When I finished, Mouse rubbed his paw along his muzzle again, then sent another cloud of garlic dust up. We needed the booster; I was starting to get used to the garlic, and I'd almost gotten distracted from my storytelling a few times. Mouse has very deep and sensitive eyes. I started trying to remember where my bottle of peppermint extract was, and if it was somewhere that a very clever dog and cat could retrieve it from, if the garlic stopped working entirely. I wasn't sure I'd have the willpower to stay in the circle.

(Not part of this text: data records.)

--- src/rtl/ad7606_pkg.sv ---
// ad7606_pkg: shared constants, FSM state type and the sample pattern rule
package ad7606_pkg;
   localparam int NUM_CH = 8;
   localparam int DATA_W = 16;
   localparam int CH_W   = 3;
   localparam int OS_MAX = 6;
   localparam int CNT_W  = DATA_W - CH_W;

   typedef enum logic {IDLE, CONV} conv_state_t;

   function automatic logic [DATA_W-1:0] sample_pattern(input logic [CNT_W-1:0] conv_cnt, input logic [CH_W-1:0] ch);
      return {conv_cnt, ch};
   endfunction
endpackage

--- src/rtl/ad7606_if.sv ---
// ad7606_if: AD7606 parallel-bus pins between controller (master) and ADC (slave)
interface ad7606_if;
   import ad7606_pkg::*;
   logic              rst_ad7606;
   logic              cva;
   logic              cvb;
   logic              cs_n;
   logic              rd_n;
   logic [2:0]        os;
   logic              busy;
   logic [DATA_W-1:0] data;
   logic              frstdata;

   modport master (output rst_ad7606, cva, cvb, cs_n, rd_n, os, input busy, data, frstdata);
   modport slave  (input rst_ad7606, cva, cvb, cs_n, rd_n, os, output busy, data, frstdata);
endinterface

--- src/rtl/ad7606_conv_timer.sv ---
// ad7606_conv_timer: busy-length computation from os and the conversion down-counter
module ad7606_conv_timer
   import ad7606_pkg::*;
#(
   parameter int BUSY_CYCLES = 200
) (
   input  logic       clk_50,
   input  logic       rst_n,
   input  logic       start,
   input  logic       clear,
   input  logic [2:0] os,
   output logic       busy,
   output logic       done
);
   localparam int TMR_W = $clog2((BUSY_CYCLES << OS_MAX) + 1);

   conv_state_t      state, state_nxt;
   logic [TMR_W-1:0] timer, timer_nxt;
   logic [2:0]       os_eff;
   logic [TMR_W-1:0] t_load;

   assign os_eff = (os > 3'(OS_MAX)) ? 3'd0 : os;
   assign t_load = (TMR_W'(BUSY_CYCLES) << os_eff) - TMR_W'(1);
   assign busy   = (state == CONV);

   // state and timer registers
   always_ff @(posedge clk_50 or negedge rst_n) begin
      if (!rst_n) begin
         state <= IDLE;
         timer <= '0;
      end else begin
         state <= state_nxt;
         timer <= timer_nxt;
      end
   end

   // next state: load on start, count down, pulse done on the last busy cycle
   always_comb begin
      state_nxt = state;
      timer_nxt = timer;
      done      = 1'b0;
      if (clear) begin
         state_nxt = IDLE;
         timer_nxt = '0;
      end else if (state == IDLE) begin
         if (start) begin
            state_nxt = CONV;
            timer_nxt = t_load;
         end
      end else if (timer == '0) begin
         state_nxt = IDLE;
         done      = 1'b1;
      end else begin
         timer_nxt = timer - TMR_W'(1);
      end
   end
endmodule

--- src/rtl/ad7606_emu.sv ---
// ad7606_emu: behavioural AD7606 answering the controller with a deterministic sample pattern
module ad7606_emu
   import ad7606_pkg::*;
#(
   parameter int BUSY_CYCLES = 200
) (
   input logic     clk_50,
   input logic     rst_n,
   ad7606_if.slave bus
);
   logic              cv;
   logic              cv_d;
   logic              rd_d;
   logic              conv_start;
   logic              rd_fall;
   logic              done;
   logic [CNT_W-1:0]  conv_cnt;
   logic [CH_W-1:0]   ch_ptr;
   logic [DATA_W-1:0] result [NUM_CH];

   assign cv         = bus.cva & bus.cvb;
   assign conv_start = cv & ~cv_d & ~bus.busy & ~bus.rst_ad7606;
   assign rd_fall    = ~bus.rd_n & rd_d & ~bus.cs_n;

   ad7606_conv_timer #(.BUSY_CYCLES(BUSY_CYCLES)) u_timer (
      .clk_50 (clk_50),
      .rst_n  (rst_n),
      .start  (conv_start),
      .clear  (bus.rst_ad7606),
      .os     (bus.os),
      .busy   (bus.busy),
      .done   (done)
   );

   // one-cycle history of convst (both halves) and rd_n for edge detection
   always_ff @(posedge clk_50 or negedge rst_n) begin
      if (!rst_n) begin
         cv_d <= 1'b0;
         rd_d <= 1'b0;
      end else if (bus.rst_ad7606) begin
         cv_d <= 1'b0;
         rd_d <= 1'b0;
      end else begin
         cv_d <= cv;
         rd_d <= bus.rd_n;
      end
   end

   // latch a fresh result bank and advance the conversion counter when a conversion ends
   always_ff @(posedge clk_50 or negedge rst_n) begin
      if (!rst_n) begin
         conv_cnt <= '0;
         for (int i = 0; i < NUM_CH; i++) result[i] <= '0;
      end else if (bus.rst_ad7606) begin
         conv_cnt <= '0;
         for (int i = 0; i < NUM_CH; i++) result[i] <= '0;
      end else if (done) begin
         conv_cnt <= conv_cnt + 1'b1;
         for (int i = 0; i < NUM_CH; i++) result[i] <= sample_pattern(conv_cnt, CH_W'(i));
      end
   end

   // read pointer and output registers; a read coinciding with conversion end returns the new channel 0
   always_ff @(posedge clk_50 or negedge rst_n) begin
      if (!rst_n) begin
         ch_ptr       <= '0;
         bus.data     <= '0;
         bus.frstdata <= 1'b0;
      end else if (bus.rst_ad7606) begin
         ch_ptr       <= '0;
         bus.data     <= '0;
         bus.frstdata <= 1'b0;
      end else begin
         if (done)
            ch_ptr <= rd_fall ? CH_W'(1) : CH_W'(0);
         else if (rd_fall)
            ch_ptr <= ch_ptr + 1'b1;
         if (rd_fall) begin
            bus.data     <= done ? sample_pattern(conv_cnt, CH_W'(0)) : result[ch_ptr];
            bus.frstdata <= done | (ch_ptr == CH_W'(0));
         end else if (bus.cs_n) begin
            bus.frstdata <= 1'b0;
         end
      end
   end
endmodule

--- src/flat_wrapper.sv ---
// flat-port wrapper written by rule: the top's interface ports become plain ports
module ad7606_emu_flat import ad7606_pkg::*;
#(
   parameter int BUSY_CYCLES = 200
)
  (clk_50, rst_n, bus_rst_ad7606, bus_cva, bus_cvb, bus_cs_n, bus_rd_n, bus_os, bus_busy, bus_data, bus_frstdata);
  ad7606_if bus_i ();
  input logic clk_50;
  input logic rst_n;
  input wire logic [$bits(bus_i.rst_ad7606)-1:0] bus_rst_ad7606;
  input wire logic [$bits(bus_i.cva)-1:0] bus_cva;
  input wire logic [$bits(bus_i.cvb)-1:0] bus_cvb;
  input wire logic [$bits(bus_i.cs_n)-1:0] bus_cs_n;
  input wire logic [$bits(bus_i.rd_n)-1:0] bus_rd_n;
  input wire logic [$bits(bus_i.os)-1:0] bus_os;
  output wire logic [$bits(bus_i.busy)-1:0] bus_busy;
  output wire logic [$bits(bus_i.data)-1:0] bus_data;
  output wire logic [$bits(bus_i.frstdata)-1:0] bus_frstdata;
  assign bus_i.rst_ad7606 = bus_rst_ad7606;
  assign bus_i.cva = bus_cva;
  assign bus_i.cvb = bus_cvb;
  assign bus_i.cs_n = bus_cs_n;
  assign bus_i.rd_n = bus_rd_n;
  assign bus_i.os = bus_os;
  assign bus_busy = bus_i.busy;
  assign bus_data = bus_i.data;
  assign bus_frstdata = bus_i.frstdata;
  ad7606_emu #(.BUSY_CYCLES(BUSY_CYCLES)) u_core (.clk_50(clk_50), .rst_n(rst_n), .bus(bus_i));
endmodule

And I was fairly sure Mouse wouldn't have the willpower to stay away if I left it: he was lying alongside the copper ring, the hair of his belly pressed right against the ward, as close as he could get. "Harry, why do these things happen to you?" he asked plaintively.
Bob was bouncing the skull so hard I was afraid he'd fall off his shelf, so I gave him permission to talk again.
"Harry, you're an idiot sometimes," he said solemnly.
"Thanks," I told him. "I hadn't realized. Do you have anything helpful to add, or are you just going to mock me some more?"
"Well, as for this Ari woman. It would be helpful if you remembered anything about her appearance that didn't involve her relative attractiveness, but have you ever read the Four Branches of the Mabinogi?" he asked me.
"Yeah, but it's been awhile," I told him. Justin had made us study at least a little about most world mythologies, trying to give us the basics, I eventually realized, without telling anything we could use to be dangerous. I'd kept it up, but I'd never seen a reason to go back to the Welsh. I racked my brain, trying to figure out what Ari might have to do with it. Ari-- Ari -- "Arianrhod?" I said finally, incredulous. "You think that was actually Arianrhod?" I desperately racked my brains for everything I knew about Arianrhod. She didn't deal with mortals much anymore, that I'd heard of. Welsh goddess, daughter of Dôn, sister of Gwydion. "Oh fuck," I said. "Gwydion and Gilfaethwy."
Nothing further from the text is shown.